» Assignment
Among the entries below, one stretch runs from the line that contains "9.360 mm (unchanged)" through the line that contains "but fails checks". Repeat that stretch exactly, ends included, and only that.

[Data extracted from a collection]

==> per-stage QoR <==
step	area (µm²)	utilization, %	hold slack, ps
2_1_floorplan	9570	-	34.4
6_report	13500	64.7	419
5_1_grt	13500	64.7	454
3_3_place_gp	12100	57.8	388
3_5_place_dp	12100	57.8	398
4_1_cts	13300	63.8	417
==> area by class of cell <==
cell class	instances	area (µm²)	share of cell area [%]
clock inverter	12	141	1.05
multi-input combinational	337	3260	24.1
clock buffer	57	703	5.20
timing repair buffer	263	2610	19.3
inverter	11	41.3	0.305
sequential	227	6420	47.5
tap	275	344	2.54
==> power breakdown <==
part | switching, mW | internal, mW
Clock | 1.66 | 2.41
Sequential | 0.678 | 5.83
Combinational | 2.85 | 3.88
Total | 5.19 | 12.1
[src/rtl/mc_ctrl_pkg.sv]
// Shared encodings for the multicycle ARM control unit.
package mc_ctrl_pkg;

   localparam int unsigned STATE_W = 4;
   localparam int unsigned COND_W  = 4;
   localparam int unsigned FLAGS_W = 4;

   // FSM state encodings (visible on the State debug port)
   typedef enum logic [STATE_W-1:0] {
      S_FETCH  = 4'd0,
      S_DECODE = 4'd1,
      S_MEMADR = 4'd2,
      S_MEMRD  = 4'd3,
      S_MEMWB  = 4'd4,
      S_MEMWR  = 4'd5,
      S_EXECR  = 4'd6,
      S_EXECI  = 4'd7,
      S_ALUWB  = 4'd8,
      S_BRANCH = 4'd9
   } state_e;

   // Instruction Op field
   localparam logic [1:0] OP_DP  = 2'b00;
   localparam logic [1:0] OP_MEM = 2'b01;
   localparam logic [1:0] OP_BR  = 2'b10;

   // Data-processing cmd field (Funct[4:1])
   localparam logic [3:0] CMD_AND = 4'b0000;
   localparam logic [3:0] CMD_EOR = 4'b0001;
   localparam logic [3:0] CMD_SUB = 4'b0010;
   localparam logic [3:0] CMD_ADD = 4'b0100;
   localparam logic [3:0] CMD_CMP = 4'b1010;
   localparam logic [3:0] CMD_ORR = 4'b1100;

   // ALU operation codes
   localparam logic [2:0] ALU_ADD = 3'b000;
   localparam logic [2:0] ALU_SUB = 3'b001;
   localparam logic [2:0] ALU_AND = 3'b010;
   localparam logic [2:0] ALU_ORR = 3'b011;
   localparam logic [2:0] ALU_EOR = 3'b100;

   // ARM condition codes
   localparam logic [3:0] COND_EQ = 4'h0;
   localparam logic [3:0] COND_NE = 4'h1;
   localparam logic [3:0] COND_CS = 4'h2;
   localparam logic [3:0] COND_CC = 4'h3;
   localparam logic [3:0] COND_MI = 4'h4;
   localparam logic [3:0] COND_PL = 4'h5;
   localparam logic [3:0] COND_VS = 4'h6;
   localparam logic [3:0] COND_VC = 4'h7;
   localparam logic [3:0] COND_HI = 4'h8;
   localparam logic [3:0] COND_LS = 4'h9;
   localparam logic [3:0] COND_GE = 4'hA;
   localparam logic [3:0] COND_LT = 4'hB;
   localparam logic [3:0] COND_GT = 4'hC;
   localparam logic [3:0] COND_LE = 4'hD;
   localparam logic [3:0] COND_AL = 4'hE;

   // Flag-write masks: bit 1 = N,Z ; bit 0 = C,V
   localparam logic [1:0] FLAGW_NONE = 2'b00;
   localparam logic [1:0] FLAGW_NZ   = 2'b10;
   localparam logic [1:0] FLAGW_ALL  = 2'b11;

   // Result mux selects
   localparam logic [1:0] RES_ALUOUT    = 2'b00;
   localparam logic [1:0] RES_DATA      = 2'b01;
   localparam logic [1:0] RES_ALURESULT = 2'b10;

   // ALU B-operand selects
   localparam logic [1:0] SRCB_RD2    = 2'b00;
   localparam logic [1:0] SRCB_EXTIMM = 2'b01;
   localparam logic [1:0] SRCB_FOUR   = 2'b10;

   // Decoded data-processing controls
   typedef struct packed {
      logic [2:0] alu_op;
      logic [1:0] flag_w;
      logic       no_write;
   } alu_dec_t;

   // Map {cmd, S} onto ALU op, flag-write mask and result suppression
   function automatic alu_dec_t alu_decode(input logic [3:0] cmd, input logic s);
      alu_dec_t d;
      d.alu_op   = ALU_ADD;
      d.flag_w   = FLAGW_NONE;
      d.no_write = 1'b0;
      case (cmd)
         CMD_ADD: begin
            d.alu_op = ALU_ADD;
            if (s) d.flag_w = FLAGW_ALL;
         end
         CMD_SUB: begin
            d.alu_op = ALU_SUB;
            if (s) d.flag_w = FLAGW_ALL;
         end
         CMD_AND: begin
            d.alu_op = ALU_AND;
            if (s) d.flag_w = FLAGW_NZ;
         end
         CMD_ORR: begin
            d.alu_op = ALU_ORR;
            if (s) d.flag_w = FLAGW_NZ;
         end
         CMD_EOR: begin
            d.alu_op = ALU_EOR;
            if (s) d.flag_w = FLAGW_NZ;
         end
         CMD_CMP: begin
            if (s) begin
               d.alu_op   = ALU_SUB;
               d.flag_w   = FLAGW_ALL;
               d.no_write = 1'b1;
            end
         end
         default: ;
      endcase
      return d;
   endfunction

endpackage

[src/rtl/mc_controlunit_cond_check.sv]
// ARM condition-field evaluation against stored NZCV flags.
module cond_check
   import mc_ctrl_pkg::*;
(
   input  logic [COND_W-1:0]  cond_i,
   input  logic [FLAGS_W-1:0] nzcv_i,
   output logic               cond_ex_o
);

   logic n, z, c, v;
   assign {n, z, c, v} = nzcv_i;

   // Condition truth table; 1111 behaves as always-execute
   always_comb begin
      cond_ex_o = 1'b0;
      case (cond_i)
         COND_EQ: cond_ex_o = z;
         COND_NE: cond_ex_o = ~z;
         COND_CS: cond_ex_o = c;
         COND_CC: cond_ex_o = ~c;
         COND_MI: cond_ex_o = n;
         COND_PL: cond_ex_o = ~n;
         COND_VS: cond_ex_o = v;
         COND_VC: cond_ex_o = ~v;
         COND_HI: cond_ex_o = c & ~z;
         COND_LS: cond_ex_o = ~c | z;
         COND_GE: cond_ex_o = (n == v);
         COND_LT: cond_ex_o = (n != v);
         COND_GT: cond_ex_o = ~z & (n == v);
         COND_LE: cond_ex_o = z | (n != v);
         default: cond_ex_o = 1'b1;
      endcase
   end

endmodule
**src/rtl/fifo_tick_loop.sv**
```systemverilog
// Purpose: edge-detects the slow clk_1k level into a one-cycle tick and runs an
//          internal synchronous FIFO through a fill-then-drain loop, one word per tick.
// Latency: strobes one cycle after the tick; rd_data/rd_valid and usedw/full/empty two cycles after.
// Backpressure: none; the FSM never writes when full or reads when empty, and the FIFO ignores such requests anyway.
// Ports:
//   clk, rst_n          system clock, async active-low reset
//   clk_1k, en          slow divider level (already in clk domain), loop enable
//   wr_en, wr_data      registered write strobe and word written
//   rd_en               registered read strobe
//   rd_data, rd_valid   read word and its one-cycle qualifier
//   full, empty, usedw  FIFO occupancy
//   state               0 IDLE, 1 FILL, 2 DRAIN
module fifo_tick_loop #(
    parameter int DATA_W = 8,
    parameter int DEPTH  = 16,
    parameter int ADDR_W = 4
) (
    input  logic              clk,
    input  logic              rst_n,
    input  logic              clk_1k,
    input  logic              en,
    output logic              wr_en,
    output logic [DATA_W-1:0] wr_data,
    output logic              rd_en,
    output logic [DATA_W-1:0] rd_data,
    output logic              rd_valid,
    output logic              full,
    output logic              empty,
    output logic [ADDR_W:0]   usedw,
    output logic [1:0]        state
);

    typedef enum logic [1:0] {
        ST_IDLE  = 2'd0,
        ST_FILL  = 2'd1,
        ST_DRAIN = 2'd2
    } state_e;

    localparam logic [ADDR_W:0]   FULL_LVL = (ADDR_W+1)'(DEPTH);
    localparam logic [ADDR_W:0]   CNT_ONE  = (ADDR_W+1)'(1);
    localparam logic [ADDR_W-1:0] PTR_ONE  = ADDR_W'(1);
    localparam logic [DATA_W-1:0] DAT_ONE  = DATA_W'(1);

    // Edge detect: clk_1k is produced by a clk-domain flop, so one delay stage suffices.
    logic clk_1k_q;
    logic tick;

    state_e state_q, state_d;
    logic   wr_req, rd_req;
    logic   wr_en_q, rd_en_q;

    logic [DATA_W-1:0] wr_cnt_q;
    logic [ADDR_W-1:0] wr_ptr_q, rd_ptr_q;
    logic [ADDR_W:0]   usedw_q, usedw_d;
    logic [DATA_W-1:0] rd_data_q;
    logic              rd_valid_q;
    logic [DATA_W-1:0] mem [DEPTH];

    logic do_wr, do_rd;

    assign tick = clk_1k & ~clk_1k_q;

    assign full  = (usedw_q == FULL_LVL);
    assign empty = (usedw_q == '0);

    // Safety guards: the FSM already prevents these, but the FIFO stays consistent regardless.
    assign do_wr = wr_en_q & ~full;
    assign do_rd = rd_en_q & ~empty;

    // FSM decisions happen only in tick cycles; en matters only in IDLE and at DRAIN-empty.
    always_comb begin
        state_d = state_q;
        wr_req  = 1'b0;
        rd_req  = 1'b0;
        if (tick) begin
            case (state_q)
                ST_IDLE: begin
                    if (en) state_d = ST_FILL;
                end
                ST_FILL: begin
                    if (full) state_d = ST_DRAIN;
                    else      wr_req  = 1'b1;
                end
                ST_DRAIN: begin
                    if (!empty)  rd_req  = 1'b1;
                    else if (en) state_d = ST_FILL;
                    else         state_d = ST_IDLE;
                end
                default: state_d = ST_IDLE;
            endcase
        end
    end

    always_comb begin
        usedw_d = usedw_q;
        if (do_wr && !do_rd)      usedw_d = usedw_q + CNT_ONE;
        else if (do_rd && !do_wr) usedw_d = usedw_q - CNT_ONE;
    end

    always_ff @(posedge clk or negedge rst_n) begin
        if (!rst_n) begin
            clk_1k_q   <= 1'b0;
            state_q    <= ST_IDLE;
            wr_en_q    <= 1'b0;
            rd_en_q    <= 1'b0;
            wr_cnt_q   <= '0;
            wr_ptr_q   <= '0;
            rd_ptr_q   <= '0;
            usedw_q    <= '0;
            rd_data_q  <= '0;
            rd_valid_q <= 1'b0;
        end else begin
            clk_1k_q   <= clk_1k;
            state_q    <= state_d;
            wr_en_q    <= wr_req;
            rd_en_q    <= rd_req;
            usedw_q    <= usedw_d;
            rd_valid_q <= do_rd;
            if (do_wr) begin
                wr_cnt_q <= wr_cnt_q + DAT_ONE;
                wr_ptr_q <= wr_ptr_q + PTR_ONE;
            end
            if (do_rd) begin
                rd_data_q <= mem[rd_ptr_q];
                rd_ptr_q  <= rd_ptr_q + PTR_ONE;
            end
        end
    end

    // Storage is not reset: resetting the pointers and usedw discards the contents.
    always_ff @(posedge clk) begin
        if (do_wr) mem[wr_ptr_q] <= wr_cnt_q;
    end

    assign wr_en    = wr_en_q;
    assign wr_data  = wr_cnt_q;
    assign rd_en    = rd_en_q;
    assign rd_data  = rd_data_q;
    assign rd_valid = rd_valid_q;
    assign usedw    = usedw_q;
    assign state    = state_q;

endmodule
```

---

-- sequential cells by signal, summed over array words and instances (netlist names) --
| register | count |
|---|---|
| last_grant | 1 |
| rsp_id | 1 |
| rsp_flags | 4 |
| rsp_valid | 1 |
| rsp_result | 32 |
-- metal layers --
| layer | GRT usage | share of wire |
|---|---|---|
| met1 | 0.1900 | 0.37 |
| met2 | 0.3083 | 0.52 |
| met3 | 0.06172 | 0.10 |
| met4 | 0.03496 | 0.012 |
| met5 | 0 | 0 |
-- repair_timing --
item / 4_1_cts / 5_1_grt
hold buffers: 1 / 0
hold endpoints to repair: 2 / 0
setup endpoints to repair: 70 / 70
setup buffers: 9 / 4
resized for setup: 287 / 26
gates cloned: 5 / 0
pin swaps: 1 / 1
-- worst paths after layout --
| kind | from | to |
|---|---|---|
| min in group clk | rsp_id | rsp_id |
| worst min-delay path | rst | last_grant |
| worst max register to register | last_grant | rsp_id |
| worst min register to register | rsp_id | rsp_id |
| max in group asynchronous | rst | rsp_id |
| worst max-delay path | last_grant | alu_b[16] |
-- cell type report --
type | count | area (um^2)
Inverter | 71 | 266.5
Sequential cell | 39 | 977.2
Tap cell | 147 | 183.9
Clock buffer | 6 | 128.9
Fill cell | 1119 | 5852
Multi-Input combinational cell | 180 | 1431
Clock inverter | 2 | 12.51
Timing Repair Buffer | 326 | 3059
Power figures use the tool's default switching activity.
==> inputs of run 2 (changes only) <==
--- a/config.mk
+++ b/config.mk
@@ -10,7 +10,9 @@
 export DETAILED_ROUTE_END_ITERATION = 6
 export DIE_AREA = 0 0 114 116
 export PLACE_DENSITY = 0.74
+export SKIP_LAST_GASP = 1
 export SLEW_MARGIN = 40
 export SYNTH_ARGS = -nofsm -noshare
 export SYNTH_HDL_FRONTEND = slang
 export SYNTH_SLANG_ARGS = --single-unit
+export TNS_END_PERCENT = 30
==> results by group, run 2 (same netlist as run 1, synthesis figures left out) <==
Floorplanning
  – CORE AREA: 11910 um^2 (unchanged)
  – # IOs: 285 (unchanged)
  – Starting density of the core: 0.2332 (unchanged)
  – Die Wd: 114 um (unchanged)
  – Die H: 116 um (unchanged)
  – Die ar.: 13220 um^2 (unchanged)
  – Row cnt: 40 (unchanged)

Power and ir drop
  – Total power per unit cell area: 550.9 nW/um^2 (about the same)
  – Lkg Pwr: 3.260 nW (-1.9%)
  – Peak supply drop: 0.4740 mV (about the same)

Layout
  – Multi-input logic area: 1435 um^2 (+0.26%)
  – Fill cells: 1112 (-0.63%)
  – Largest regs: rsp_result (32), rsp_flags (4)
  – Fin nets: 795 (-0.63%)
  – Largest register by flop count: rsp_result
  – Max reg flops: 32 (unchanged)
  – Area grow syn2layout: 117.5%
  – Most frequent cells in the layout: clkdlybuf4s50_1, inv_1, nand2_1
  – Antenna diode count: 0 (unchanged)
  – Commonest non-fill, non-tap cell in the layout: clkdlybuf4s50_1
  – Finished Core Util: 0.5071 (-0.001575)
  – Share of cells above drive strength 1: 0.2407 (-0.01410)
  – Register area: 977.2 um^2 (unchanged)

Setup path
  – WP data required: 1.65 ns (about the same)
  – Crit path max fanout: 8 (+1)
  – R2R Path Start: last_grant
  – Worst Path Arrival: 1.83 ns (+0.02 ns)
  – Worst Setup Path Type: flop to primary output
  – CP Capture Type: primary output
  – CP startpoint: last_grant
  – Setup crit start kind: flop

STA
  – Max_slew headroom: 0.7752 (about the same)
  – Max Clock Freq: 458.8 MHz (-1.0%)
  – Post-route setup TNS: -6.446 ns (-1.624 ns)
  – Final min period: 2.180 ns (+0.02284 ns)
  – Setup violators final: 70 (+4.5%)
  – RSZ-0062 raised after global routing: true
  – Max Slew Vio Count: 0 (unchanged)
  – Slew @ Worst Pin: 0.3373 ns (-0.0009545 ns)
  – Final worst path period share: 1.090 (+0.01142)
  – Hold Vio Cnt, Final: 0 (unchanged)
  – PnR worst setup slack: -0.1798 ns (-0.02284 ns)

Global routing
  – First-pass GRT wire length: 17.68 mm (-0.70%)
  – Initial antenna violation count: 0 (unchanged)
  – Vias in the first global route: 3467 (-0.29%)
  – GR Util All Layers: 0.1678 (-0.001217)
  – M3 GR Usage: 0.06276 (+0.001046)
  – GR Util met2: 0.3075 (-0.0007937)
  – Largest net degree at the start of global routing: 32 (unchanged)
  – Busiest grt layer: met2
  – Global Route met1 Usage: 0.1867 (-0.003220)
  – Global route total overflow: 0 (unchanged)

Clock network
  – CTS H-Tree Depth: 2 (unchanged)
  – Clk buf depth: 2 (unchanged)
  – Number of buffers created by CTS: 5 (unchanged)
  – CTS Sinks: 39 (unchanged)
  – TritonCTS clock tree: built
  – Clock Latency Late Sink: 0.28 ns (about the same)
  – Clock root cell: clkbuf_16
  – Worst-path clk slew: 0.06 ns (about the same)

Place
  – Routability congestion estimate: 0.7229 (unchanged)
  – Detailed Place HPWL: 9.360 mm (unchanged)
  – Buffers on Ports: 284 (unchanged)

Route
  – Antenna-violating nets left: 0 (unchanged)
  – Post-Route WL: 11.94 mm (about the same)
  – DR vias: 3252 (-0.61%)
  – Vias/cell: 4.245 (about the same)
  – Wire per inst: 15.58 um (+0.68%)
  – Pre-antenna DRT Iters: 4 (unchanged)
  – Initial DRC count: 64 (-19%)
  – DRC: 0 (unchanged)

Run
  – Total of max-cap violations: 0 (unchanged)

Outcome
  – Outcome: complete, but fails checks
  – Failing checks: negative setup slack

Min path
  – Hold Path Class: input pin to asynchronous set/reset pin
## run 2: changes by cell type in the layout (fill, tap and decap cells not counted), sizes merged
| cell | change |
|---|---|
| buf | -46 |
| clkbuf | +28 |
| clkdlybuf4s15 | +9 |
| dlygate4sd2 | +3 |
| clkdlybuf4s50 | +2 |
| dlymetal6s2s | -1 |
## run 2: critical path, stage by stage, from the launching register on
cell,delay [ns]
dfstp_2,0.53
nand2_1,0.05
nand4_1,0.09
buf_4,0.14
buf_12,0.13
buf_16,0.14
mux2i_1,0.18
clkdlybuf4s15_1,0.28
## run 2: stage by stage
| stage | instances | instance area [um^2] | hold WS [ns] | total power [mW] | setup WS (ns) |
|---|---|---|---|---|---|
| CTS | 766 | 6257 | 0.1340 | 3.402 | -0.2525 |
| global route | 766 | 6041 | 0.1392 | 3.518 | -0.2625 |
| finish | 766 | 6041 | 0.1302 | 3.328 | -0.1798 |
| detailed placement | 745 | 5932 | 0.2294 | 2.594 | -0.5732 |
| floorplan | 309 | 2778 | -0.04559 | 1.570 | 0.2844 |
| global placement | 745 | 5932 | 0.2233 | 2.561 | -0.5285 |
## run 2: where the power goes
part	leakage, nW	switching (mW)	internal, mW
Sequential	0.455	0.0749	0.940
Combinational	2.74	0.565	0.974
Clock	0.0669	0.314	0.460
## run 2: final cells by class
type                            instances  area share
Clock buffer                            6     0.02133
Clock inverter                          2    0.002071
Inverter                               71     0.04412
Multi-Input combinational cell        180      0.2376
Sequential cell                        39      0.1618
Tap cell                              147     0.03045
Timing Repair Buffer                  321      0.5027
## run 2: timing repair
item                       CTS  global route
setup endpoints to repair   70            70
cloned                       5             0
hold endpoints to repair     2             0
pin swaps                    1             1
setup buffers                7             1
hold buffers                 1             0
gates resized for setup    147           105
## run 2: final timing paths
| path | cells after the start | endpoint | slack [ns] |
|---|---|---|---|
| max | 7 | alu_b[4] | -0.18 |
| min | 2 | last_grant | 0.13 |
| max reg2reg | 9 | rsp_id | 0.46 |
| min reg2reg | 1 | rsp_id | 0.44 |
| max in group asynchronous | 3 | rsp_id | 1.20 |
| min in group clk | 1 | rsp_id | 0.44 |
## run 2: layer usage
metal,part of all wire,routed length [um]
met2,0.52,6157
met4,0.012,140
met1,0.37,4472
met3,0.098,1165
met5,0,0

» Answer
  – Detailed Place HPWL: 9.360 mm (unchanged)
  – Buffers on Ports: 284 (unchanged)

Route
  – Antenna-violating nets left: 0 (unchanged)
  – Post-Route WL: 11.94 mm (about the same)
  – DR vias: 3252 (-0.61%)
  – Vias/cell: 4.245 (about the same)
  – Wire per inst: 15.58 um (+0.68%)
  – Pre-antenna DRT Iters: 4 (unchanged)
  – Initial DRC count: 64 (-19%)
  – DRC: 0 (unchanged)

Run
  – Total of max-cap violations: 0 (unchanged)

Outcome
  – Outcome: complete, but fails checks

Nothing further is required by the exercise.